GitHub - ankurv/SCVector: Segmented Delta Compressed Vector for storing millions of sorted numbers, (i needed it for holding reverse indexes in the database)

Branches Tags

Name		Name	Last commit message	Last commit date
Latest commit History 6 Commits
README.txt		README.txt
scvector.h		scvector.h
scvectortest.cpp		scvectortest.cpp

Repository files navigation

ABOUT:

Lot of systems generate large volume (billions) of increasing numbers. A normal vector can not hold them in memory. Even if it does memory soon gets fragmented enough to get that big continuous chunk of memory. This data structure aims to solve that.

Insertion: O(1)
Lookup   : O(n) 
Deletion : Not Supported


INSPIRATION/USE CASE:

In a nosql database the search in implemented using reverse indexes.
Reverse indexes are a list of sorted docIds against each search term.

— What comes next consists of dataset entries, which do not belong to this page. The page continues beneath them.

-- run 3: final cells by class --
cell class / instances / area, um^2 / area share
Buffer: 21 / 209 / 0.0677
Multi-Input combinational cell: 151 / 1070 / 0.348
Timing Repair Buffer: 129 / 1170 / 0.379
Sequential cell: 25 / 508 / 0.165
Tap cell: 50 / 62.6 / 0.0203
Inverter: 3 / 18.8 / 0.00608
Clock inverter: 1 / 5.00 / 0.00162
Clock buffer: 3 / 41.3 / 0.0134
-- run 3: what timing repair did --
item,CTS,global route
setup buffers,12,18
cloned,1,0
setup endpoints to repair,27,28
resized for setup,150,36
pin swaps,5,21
**config.mk**
```make
export PLATFORM = sky130hd
export DESIGN_NAME = fifo_wr_arbiter
export DESIGN_NICKNAME = d
export VERILOG_FILES = /design/src/rtl/fifo_wr_arbiter_pkg.sv /design/src/rtl/fifo_wr_arbiter_rr_priority_pick.sv /design/src/rtl/fifo_wr_arbiter.sv
export SDC_FILE = /design/constraint.sdc
export NUM_CORES = 1
export LEC_CHECK = 0
export BUFFER_PORTS_ARGS = -buffer_cell sky130_fd_sc_hd__buf_4
export CAP_MARGIN = 5
export CORE_AREA = 2 2 133 135
export DETAILED_ROUTE_END_ITERATION = 10
export DIE_AREA = 0 0 135 137
export GPL_ROUTABILITY_DRIVEN = 0
export HOLD_SLACK_MARGIN = 0.1
export PLACE_DENSITY = 0.5
export SLEW_MARGIN = 20
export SYNTH_ARGS = -nofsm -noshare
export SYNTH_HDL_FRONTEND = slang
export SYNTH_SLANG_ARGS = --single-unit
```
**constraint.sdc**
```tcl
create_clock -name clk -period 1.91 [get_ports clk]
set_clock_uncertainty 0.15 [all_clocks]
set_input_delay 0.191 -clock clk [delete_from_list [all_inputs] [get_ports clk]]
set_output_delay 0.191 -clock clk [all_outputs]
set_load 0.01 [all_outputs]
```
**src/rtl/fifo_wr_arbiter_pkg.sv**
```systemverilog
// Shared definitions for the FIFO write arbiter.
//   arb_state_t  : arbiter FSM encoding (IDLE, GRANT)
//   grant_width  : width of a requester index for a given requester count
package fifo_wr_arbiter_pkg;

    typedef enum logic {
        IDLE  = 1'b0,
        GRANT = 1'b1
    } arb_state_t;

    // A single requester still needs a 1-bit index so ports never collapse to zero width.
    function automatic int grant_width(input int num_req);
        return (num_req > 1) ? $clog2(num_req) : 1;
    endfunction

endpackage

```
**src/rtl/fifo_wr_arbiter_rr_priority_pick.sv**
```systemverilog
// Round-robin priority picker (purely combinational).
//   req        : request vector, one bit per requester
//   last_grant : index granted most recently; search starts at last_grant+1
//   pick       : first requesting index found searching upward with wrap
//   any        : at least one request bit is set
module rr_priority_pick
    import fifo_wr_arbiter_pkg::*;
#(
    parameter  int NUM_REQ = 4,
    localparam int IDW     = grant_width(NUM_REQ)
) (
    input  logic [NUM_REQ-1:0] req,
    input  logic [IDW-1:0]     last_grant,
    output logic [IDW-1:0]     pick,
    output logic               any
);

    logic found;

    // Offset k walks the ring starting just after last_grant; the first hit wins.
    // The inner loop keeps every bit-select on a constant index.
    always_comb begin
        pick  = '0;
        found = 1'b0;
        any   = |req;
        for (int k = 1; k <= NUM_REQ; k++) begin
            for (int i = 0; i < NUM_REQ; i++) begin
                if (!found && req[i] && (i == (int'(last_grant) + k) % NUM_REQ)) begin
                    pick  = IDW'(i);
                    found = 1'b1;
                end
            end
        end
    end

endmodule

```
**src/rtl/fifo_wr_arbiter.sv**
```systemverilog
// Round-robin arbiter sharing one FIFO write port between NUM_REQ producers.
// A grant is held for a whole burst (until req_last or MAX_BURST beats).
//   clk, rst_n          : clock; synchronous active-high reset (despite the name)
//   req_valid/last/data : per-requester beat stream, data packed at [i*BITLEN +: BITLEN]
//   req_ready           : beat accept, only ever set for the granted requester
//   fifo_full           : FIFO back-pressure
//   fifo_wr_en/fifo_din : FIFO write port, combinational from the granted requester
//   grant_valid/grant_id: current grant
//   burst_trunc         : one-cycle pulse after a MAX_BURST forced release
module fifo_wr_arbiter
    import fifo_wr_arbiter_pkg::*;
#(
    parameter  int NUM_REQ   = 4,
    parameter  int BITLEN    = 64,
    parameter  int MAX_BURST = 16,
    localparam int IDW       = grant_width(NUM_REQ)
) (
    input  logic                      clk,
    input  logic                      rst_n,
    input  logic [NUM_REQ-1:0]        req_valid,
    input  logic [NUM_REQ-1:0]        req_last,
    input  logic [NUM_REQ*BITLEN-1:0] req_data,
    output logic [NUM_REQ-1:0]        req_ready,
    input  logic                      fifo_full,
    output logic                      fifo_wr_en,
    output logic [BITLEN-1:0]         fifo_din,
    output logic                      grant_valid,
    output logic [IDW-1:0]            grant_id,
    output logic                      burst_trunc
);

    localparam int CNTW = (MAX_BURST > 1) ? $clog2(MAX_BURST) : 1;

    arb_state_t         state;
    logic [IDW-1:0]     last_grant;
    logic [IDW-1:0]     pick;
    logic               pick_any;
    logic [CNTW-1:0]    beat_cnt;
    logic [NUM_REQ-1:0] sel_oh;
    logic               sel_valid;
    logic               sel_last;
    logic [BITLEN-1:0]  sel_data;
    logic               accept;
    logic               at_max;
    logic               release_burst;

    rr_priority_pick #(
        .NUM_REQ    (NUM_REQ)
    ) u_pick (
        .req        (req_valid),
        .last_grant (last_grant),
        .pick       (pick),
        .any        (pick_any)
    );

    // Select the granted requester's stream; constant-index selects only.
    always_comb begin
        sel_oh    = '0;
        sel_valid = 1'b0;
        sel_last  = 1'b0;
        sel_data  = '0;
        for (int i = 0; i < NUM_REQ; i++) begin
            if (grant_id == IDW'(i)) begin
                sel_oh[i] = 1'b1;
                sel_valid = req_valid[i];
                sel_last  = req_last[i];
                sel_data  = req_data[i*BITLEN +: BITLEN];
            end
        end
    end

    assign accept        = (state == GRANT) & sel_valid & ~fifo_full;
    assign at_max        = (beat_cnt == CNTW'(MAX_BURST - 1));
    assign release_burst = accept & (sel_last | at_max);

    // Ready depends only on the grant and fifo_full, never on the producer's valid.
    assign req_ready  = ((state == GRANT) && !fifo_full) ? sel_oh : '0;
    assign fifo_wr_en = accept;
    assign fifo_din   = sel_data;

    always_ff @(posedge clk) begin
        if (rst_n) begin
            state       <= IDLE;
            grant_id    <= '0;
            grant_valid <= 1'b0;
            burst_trunc <= 1'b0;
            beat_cnt    <= '0;
            // Pointing at the top index makes requester 0 the first candidate.
            last_grant  <= IDW'(NUM_REQ - 1);
        end else begin
            burst_trunc <= 1'b0;
            case (state)
                IDLE: begin
                    if (pick_any) begin
                        grant_id    <= pick;
                        grant_valid <= 1'b1;
                        state       <= GRANT;
                    end
                end
                GRANT: begin
                    if (release_burst) begin
                        state       <= IDLE;
                        last_grant  <= grant_id;
                        beat_cnt    <= '0;
                        grant_valid <= 1'b0;
                        // A real last beat on the final counted beat is not a truncation.
                        burst_trunc <= ~sel_last;
                    end else if (accept) begin
                        beat_cnt <= beat_cnt + CNTW'(1);
                    end
                end
                default: state <= IDLE;
            endcase
        end
    end

endmodule
```
# Word level (Yosys, flattened, before mapping)
# Cells that the tools add are included.
# Widths: inputs -> output; s select.
word_totals:
  ff_bits: 11
  output_inout_bits: 73
  input_bits: 267
classes:
  n_addsub: 5
  bitwise: 12
  n_mux: 55
  n_reduce_logical: 64
  eq_ne: 18
op_table:
  columns: ["operator", "n"]
  rows:
  - ["$mux 64", 4]
  - ["$logic_not 32->1", 4]
  - ["$logic_and 1x1->1", 32]
  - ["$mux 1", 32]
  - ["$mux 2", 14]
  - ["$eq 3x3->1 const A", 8]
  - ["$logic_not 1->1", 16]
  - ["$eq 2x3->1 const A", 4]
  - ["$mux 4", 3]
  - ["$reduce_and 2->1", 4]
  - ["$reduce_or 2->1", 4]
  - ["$add 2x1->2 const B", 2]
  - ["$add 2x2->2 const B", 2]
  - ["$add 4x1->4 const B", 1]
  - ["$and 1x1->1 const A", 4]
  - ["$eq 2x2->1 const B", 2]
  - ["$eq 4x4->1 const B", 1]
  - ["$not 1->1", 4]
  - ["$pmux 1 s2", 2]
  - ["$reduce_or 4->1", 1]
  - ["$and 1x1->1", 3]
  - ["$reduce_or 3->1", 1]
  - ["$eq 2x1->1 const B", 1]
  - ["$logic_not 2->1", 1]
  - ["other kinds (4)", 4]

# Longest topological paths before layout
depth:
  word_depth: 66
  ltp_mapped: 6
  ltp_nobuf: 5

# Modules after synthesis
# A second synthesis with hierarchy kept.
unflattened:
  cells_unflattened: 156
  area_unflattened_um2: 2165.8
modules_own_cells:
  columns: ["mod", "n_inst", "area_per_inst_um2", "cells_each"]
  rows:
  - ["fifo_wr_arbiter", 1, 2087.0, 142]
  - ["rr_priority_pick", 1, 78.8, 14]

# Worst setup path after synthesis
# OpenSTA, ideal clock, no wires.
synth_path:
  kind: "flip-flop to output port"
  from: "register grant_id[1]"
  to: "output fifo_din[57]"
  path_stages_with_launch: 5
  arrival_time_ps: 1572
  required_ps: 1569
  path_slack_ps: -3
  n_path_buf: 3
  cell_sequence: "dfxtp_1 > buf_2 > buf_1 > clkbuf_1 > mux4_2"
synth_between:
  elab_chain_cells: 5
  word_cells_on_any_way: 8
  classes_between: "eq/ne (3); mux (4); reduce/logical (1)"
synth_lines:
  columns: ["item", "line_no", "text"]
  rows:
  - ["start, declared", "fifo_wr_arbiter.sv:28", "output logic [IDW-1:0] grant_id,"]
  - ["start signal, assigned", "fifo_wr_arbiter.sv:95", "grant_id <= pick;"]
  - ["$logic_not 2->1", "fifo_wr_arbiter.sv:63", "if (grant_id == IDW'(i)) begin"]
  - ["$mux 64 (3 in a row)", "fifo_wr_arbiter.sv:63", null]
  - ["$mux 64 (*)", "fifo_wr_arbiter.sv:63", null]
  - ["end, declared", "fifo_wr_arbiter.sv:26", "output logic [BITLEN-1:0] fifo_din,"]
# Every way passes the cells marked *; elsewhere a longest branch is shown, timed or not.

# Worst setup path in the final report
layout_path:
  from: "register grant_id[0]"
  to: "output fifo_din[9]"
# The elaborated chain is that of the path after synthesis.

==> out/results.tsv <==
metric	value	unit
Crit Path Class	reg -> out	
Final setup viols	50	
worst relative slew slack	67.0	%
min cycle time layout	1990	ps
synthesized cell area	2130	um^2
endpoint class of the critical path	primary output	
outcome	complete, but fails checks	
synthesized instance count	150	
Slew Limit Fails	0	
top post-synthesis cells by area	mux4_2 (70%), dfxtp_1 (10%), buf_2 (1.6%)	
Hold Crit Class	in -> reg	
sw frac	29.2	%
Yosys top cell area share	69.7	%
pin count of the biggest net entering global routing	35	
final hold slack	200	ps
ys flop type	dfxtp_1	
failing checks	setup timing	
clock power share	16.7	%
post-synthesis mux area share	70.2	%
DR pass1 iterations	4	
IO Count	340	
sequential power share	11.8	%
commonest cells in the netlist	mux4_2 (66), dfxtp_1 (11), clkbuf_1 (9), nand2_1 (8), buf_2 (7)	
Site Rows	48	
RSZ-0062 raised after global routing	yes	
Max Freq	503	MHz
power per cell area	409	nW/um^2
Synthesized Nets	418	
post-synth cell types	31	
Simple-Gate Fraction of Synth Area	7.81	%
Root Buffer Master	clkbuf_16	
final WL	13600	um
initial drt markers	73	
Final WS setup	-77.3	ps
Antenna diodes	0	
Initial Utilization	12.5	%
LEAKAGE	2.49	nW
critical path launch point type	flip-flop	
post-synthesis compound-gate area fraction	6.81	%
vias in the first global route	3213	
IO buf count	339	
clk_lat worst skew	230	ps
Post-Synth Adder-Cell Area	0.587	%
max cap viols	0	
# DRC	0	
post-synthesis sequential area ratio	10.3	%
Design Area, Final	5490	um^2
Critical Path RT	1570	ps
die height	137	um
Final ANT Viol Nets	0	
Max VDD drop	0.000399	V
dpl cells	710	
CTS sink count	11	
Final Hold Fails	0	
NumNets Final	773	
Die W	135	um
worst-path fanout max	10	
H-tree levels	1	
share of cells above drive strength 1	87.9	%
vias per cell	4.20	
WL/cell	18.6	um
Net Switching	657	uW
clk buf depth	2	
Avg Inst Size Synth	14.2	um^2
Via Count	3065	
post-synth top area cell	mux4_2	
worst slack, placed	56.3	ps
Total GRT Usage	12.5	%
ys async rst share	0	%
WP data arrival	1650	ps
Int Pwr	1.59	mW
total gr overflow	0	
Inserted Clock Buffers	3	
CTS tree	done	
Core Util, Final	32.2	%
post-DP HPWL	11600	um
number of synthesis warnings	0	
Yosys reg bits	11	
Post-Synth XOR/XNOR Area	0	%
die area	18500	um^2
Post-DP Area	5040	um^2
clk slew on worst S/H paths	40	ps
first-pass GRT wire length	18100	um
Finished Layout Cells	729	
number of synthesized flops with an enable pin	0	
core area	17100	um^2
most common cell in the netlist	mux4_2	
crit share post-route	104	%
Area Overhead vs Synth	158	%
Logic pwr share	71.5	%
initial antenna violation count	0	
worst slew pin tran	491	ps
largest family of logic cells by synthesized area	multiplexers	
-- final cells by class --
cell class | instances | area (um^2)
flip-flops and latches | 11 | 228
well taps | 225 | 282
fillers | 1787 | 11600
inverters | 2 | 7.51
clock buffers | 4 | 78.8
multi-input cells | 119 | 1840
repair buffers | 368 | 3060
-- routing by layer --
metal	share of wire (%)	wire length, um	global-route usage (%)
met4	1.5	197	2.03
met2	52	7070	22.8
met1	37	5020	15.6
met3	9.5	1290	2.41
met5	0	0	0
-- state kept, by name, indices dropped and copies added (netlist names) --
| register | count |
|---|---|
| beat_cnt | 4 |
| burst_trunc | 1 |
| grant_id | 2 |
| grant_valid | 1 |
| last_grant | 2 |
| state | 1 |
-- worst max-delay path, stage by stage (launching register included) --
cell and delay, ps:
dfxtp_4 420, buf_12 170, buf_4 150, mux4_2 510, buf_4 160
-- path summary, 6_finish.rpt --
path | end | from | slack, ps | depth (start not counted)
hold / removal | grant_id[0] | req_valid[2] | 200 | 3
setup reg to reg | last_grant[1] | grant_id[0] | -40 | 5
setup / recovery | fifo_din[9] | grant_id[0] | -80 | 4
hold reg to reg | beat_cnt[1] | beat_cnt[1] | 330 | 2
-- cell families after synthesis --
logic type,Yosys count
compound gates,19
simple gates,32
fa+ha+maj,1
buf+inv,20
mux,67
flops,11
-- metrics by stage --
step	TNS [ps]	power [mW]
2_1_floorplan	0	0.851
6_report	-2330	2.25
4_1_cts	-2730	2.14
5_1_grt	-5110	2.37
3_5_place_dp	0	1.70
3_3_place_gp	0	1.68
-- cell usage in the layout (no fill, tap or decap), drive strengths merged --
master,count
buf,365
nand3b,2
dlygate4sd3,1
a21oi,5
a211oi,1
nor3,2
nand2,8
a31oi,3
nand3,3
nor2,6
and3b,1
nor3b,1
clkbuf,6
inv,2
o221a,1
mux2i,1
or4,1
o21a,2
mux4,66
nand2b,2
dfxtp,11
nor2b,4
ha,1
o21ai,2
and3,1
nor4,1
o31ai,1
a211o,3
o32ai,1
-- repair_timing --
item	in CTS	in global routing
endpoints found under the hold margin	6	0
gates cloned	0	3
resized for setup	20	35
hold buffers	1	0
setup endpoints to repair	56	68
pin swaps	2	4
buffers inserted	5	6
-- power by group through the flow --
stage | clock network, mW | registers (mW) | logic [mW]
2_1_floorplan | 0 | 0.256 | 0.594
3_3_place_gp | 0 | 0.267 | 1.41
3_5_place_dp | 0 | 0.268 | 1.43
4_1_cts | 0.385 | 0.263 | 1.50
5_1_grt | 0.403 | 0.267 | 1.70
6_report | 0.375 | 0.265 | 1.61
Note: power is estimated with default switching activity, not from simulation.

In a really big database having billions of rowse, there can 100s of millions of items against each term. Only good thing is that they are sorted so we can do some magic to store and operate on them.

If a database has lets says around a billion records.
A query like *.txt hits on 100 million docIds, to hold these 100 million 8 bytes docIds in memory would require 800MB in a typical vector.
 It would be tough to allocate a 800MB continous chunk of memory from system. 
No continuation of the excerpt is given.